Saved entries
********************

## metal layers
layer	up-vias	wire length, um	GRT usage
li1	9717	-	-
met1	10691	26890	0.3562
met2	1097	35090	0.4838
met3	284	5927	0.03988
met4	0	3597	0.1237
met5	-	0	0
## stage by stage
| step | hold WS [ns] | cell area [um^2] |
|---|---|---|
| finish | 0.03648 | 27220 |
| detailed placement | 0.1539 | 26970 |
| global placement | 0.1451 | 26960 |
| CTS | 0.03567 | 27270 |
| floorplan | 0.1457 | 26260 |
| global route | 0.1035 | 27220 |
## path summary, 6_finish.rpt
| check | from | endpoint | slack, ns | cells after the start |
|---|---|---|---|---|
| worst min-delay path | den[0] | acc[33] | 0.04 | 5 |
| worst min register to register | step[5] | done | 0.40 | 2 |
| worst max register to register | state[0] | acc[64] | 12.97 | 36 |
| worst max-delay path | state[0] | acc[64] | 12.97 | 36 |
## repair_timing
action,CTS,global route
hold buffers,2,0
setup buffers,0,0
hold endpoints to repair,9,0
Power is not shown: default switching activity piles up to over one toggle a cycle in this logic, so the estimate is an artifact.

********************

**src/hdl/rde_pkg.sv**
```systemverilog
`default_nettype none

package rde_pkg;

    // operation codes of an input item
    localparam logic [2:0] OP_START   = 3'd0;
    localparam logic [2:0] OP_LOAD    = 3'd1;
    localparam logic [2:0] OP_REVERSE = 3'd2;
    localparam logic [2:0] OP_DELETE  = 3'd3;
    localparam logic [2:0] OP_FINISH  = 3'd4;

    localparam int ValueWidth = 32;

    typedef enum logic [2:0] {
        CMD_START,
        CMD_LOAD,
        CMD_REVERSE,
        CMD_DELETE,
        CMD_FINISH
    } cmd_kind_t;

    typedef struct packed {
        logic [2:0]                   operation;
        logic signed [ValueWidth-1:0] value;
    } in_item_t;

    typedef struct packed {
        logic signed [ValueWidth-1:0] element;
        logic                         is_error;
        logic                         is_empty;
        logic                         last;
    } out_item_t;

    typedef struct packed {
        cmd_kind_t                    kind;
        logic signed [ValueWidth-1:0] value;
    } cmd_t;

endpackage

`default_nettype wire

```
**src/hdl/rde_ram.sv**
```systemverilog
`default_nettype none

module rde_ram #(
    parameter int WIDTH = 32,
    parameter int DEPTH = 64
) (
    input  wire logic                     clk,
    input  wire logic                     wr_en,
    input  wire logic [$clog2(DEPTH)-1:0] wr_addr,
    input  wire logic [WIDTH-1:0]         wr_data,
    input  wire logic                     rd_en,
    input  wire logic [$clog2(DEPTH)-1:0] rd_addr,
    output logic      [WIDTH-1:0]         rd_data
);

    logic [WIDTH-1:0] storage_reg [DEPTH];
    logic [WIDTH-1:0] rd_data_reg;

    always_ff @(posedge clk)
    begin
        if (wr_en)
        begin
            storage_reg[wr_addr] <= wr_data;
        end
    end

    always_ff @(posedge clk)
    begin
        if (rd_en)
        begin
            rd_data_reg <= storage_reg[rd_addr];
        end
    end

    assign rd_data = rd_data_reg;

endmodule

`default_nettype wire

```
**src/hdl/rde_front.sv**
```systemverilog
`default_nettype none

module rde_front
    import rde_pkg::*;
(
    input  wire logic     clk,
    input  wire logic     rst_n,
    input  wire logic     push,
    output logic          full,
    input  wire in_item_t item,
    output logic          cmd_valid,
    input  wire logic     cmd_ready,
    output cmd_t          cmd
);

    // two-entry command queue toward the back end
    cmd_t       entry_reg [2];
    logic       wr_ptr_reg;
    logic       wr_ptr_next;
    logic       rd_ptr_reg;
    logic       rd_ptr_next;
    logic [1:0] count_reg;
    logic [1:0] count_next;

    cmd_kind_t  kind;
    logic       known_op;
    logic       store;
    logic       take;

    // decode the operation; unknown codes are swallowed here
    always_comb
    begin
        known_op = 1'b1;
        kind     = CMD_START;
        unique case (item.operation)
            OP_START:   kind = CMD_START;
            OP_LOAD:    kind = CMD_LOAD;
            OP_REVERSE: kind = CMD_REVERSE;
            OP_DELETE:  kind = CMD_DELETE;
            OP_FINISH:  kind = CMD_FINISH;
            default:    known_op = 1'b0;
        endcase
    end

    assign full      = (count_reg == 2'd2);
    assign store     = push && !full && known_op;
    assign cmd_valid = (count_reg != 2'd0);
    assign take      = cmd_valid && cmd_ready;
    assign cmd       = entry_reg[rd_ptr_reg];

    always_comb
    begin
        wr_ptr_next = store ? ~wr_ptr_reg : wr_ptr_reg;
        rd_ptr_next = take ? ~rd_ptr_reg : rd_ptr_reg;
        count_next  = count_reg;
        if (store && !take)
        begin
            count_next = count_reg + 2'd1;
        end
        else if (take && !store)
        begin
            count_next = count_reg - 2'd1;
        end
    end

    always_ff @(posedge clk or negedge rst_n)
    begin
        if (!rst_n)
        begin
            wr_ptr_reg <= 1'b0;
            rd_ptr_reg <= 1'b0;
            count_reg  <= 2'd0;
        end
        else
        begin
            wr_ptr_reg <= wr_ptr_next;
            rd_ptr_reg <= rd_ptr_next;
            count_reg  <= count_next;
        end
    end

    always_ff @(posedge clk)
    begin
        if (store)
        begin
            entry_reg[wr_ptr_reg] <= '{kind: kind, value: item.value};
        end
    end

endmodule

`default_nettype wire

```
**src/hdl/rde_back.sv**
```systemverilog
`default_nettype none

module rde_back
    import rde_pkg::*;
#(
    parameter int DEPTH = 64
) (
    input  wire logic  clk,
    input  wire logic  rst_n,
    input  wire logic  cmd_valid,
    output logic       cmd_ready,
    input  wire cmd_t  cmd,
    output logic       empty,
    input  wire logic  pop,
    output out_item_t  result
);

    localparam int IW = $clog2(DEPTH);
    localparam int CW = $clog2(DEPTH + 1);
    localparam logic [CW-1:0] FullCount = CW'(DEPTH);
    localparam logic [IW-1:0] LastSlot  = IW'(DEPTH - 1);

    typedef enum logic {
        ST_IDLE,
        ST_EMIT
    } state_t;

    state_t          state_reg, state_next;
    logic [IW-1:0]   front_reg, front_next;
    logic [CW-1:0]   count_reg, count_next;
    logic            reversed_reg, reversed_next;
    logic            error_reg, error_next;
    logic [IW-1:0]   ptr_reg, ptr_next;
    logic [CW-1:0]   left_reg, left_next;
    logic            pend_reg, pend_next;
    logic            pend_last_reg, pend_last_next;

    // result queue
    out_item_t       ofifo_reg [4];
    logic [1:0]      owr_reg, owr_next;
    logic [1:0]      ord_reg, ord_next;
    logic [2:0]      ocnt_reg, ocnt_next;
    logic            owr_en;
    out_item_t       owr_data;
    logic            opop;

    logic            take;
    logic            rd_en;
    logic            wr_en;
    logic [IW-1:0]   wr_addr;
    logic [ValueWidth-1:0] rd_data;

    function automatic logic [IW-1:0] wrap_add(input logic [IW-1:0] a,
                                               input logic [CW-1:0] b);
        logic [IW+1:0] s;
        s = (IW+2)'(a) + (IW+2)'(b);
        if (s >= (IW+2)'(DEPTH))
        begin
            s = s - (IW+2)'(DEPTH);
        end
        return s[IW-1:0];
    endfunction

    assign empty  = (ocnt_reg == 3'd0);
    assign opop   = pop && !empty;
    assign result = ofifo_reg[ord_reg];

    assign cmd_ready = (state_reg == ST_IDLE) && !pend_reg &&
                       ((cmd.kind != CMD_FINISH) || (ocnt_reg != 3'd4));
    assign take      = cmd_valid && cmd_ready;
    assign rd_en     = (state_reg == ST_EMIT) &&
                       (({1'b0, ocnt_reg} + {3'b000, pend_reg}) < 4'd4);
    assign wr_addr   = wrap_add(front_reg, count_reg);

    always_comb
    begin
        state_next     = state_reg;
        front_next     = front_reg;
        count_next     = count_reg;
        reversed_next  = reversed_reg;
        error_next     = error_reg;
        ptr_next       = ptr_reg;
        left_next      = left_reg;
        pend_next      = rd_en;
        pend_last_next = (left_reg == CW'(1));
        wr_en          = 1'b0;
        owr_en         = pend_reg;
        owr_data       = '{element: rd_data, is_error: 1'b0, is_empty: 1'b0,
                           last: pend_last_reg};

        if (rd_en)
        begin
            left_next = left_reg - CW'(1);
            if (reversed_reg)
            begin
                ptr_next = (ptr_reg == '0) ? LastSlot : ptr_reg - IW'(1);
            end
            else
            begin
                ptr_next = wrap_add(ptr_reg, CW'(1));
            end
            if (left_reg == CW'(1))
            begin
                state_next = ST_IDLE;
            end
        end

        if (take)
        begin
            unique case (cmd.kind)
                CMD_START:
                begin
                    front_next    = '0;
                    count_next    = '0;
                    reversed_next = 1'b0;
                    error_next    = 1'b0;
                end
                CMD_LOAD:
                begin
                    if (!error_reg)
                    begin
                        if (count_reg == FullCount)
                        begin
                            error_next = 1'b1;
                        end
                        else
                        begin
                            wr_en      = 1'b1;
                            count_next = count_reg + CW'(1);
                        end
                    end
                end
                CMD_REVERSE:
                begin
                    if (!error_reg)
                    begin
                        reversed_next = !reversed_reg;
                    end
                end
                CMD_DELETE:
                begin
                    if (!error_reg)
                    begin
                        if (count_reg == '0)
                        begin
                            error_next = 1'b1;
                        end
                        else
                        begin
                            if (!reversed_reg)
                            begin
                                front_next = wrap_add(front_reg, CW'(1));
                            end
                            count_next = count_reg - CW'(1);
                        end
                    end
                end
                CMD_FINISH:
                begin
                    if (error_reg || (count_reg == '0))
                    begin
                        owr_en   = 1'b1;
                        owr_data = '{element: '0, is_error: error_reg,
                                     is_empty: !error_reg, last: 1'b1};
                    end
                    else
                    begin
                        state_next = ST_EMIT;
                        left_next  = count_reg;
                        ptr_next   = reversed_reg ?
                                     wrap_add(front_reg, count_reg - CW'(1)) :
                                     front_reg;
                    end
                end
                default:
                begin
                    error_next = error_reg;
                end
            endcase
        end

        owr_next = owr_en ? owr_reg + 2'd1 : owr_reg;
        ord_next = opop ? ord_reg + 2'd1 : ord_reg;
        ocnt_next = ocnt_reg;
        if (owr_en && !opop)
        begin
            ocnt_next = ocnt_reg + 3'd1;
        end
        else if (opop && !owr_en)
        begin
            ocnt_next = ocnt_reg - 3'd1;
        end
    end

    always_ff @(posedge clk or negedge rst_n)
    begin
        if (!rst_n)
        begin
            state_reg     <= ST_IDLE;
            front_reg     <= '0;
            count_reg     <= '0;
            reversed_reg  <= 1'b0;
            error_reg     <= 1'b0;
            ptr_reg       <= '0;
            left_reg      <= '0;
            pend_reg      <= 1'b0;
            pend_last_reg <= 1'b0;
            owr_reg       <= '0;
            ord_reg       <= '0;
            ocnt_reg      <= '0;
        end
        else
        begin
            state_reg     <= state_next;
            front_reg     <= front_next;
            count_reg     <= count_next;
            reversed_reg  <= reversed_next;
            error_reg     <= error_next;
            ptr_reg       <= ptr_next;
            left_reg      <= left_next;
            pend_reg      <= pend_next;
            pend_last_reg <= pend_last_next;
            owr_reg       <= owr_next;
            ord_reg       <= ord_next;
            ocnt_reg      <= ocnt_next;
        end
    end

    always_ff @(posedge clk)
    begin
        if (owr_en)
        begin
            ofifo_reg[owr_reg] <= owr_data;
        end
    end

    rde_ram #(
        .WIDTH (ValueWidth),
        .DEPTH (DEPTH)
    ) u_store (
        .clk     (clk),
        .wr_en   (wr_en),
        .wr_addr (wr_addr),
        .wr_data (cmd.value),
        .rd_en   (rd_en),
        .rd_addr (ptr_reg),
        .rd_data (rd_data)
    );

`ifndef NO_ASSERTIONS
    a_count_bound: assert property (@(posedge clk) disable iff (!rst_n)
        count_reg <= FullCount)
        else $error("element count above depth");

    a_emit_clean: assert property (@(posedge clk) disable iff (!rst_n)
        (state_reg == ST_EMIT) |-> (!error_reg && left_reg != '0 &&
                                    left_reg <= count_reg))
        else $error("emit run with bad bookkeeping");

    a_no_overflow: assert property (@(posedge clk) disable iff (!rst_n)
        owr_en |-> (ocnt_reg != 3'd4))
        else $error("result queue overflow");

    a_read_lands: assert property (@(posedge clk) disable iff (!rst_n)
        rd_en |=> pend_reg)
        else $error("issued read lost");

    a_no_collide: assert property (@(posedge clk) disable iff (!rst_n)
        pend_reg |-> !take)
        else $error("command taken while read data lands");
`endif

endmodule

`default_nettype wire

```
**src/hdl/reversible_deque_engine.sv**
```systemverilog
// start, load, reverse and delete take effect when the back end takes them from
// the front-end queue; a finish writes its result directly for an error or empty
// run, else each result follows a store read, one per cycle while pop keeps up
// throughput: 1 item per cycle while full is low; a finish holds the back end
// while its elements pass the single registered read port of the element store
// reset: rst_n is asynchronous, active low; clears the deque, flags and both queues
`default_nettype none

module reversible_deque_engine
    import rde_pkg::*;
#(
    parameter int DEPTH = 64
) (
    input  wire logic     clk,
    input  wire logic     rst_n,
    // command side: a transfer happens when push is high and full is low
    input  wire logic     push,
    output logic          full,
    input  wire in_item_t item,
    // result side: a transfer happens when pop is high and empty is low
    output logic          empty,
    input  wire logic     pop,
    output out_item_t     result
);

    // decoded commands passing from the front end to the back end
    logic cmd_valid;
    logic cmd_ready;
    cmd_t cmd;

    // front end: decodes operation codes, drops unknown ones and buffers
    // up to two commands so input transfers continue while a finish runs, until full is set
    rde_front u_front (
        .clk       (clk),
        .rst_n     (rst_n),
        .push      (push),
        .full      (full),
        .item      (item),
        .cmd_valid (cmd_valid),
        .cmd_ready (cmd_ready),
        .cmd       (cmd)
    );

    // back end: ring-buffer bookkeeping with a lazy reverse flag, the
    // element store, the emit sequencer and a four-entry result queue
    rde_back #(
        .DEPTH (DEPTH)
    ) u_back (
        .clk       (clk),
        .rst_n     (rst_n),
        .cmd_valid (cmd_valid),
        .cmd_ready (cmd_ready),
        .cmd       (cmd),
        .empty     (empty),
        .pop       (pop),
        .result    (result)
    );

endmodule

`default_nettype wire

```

********************

▸ Problem statement
In the data above, find the line with "## repair_timing" and the line with "Power is not". Retype both, plus every line between them, exactly.

▸ Answer
## repair_timing
action,CTS,global route
hold buffers,2,0
setup buffers,0,0
hold endpoints to repair,9,0
Power is not shown: default switching activity piles up to over one toggle a cycle in this logic, so the estimate is an artifact.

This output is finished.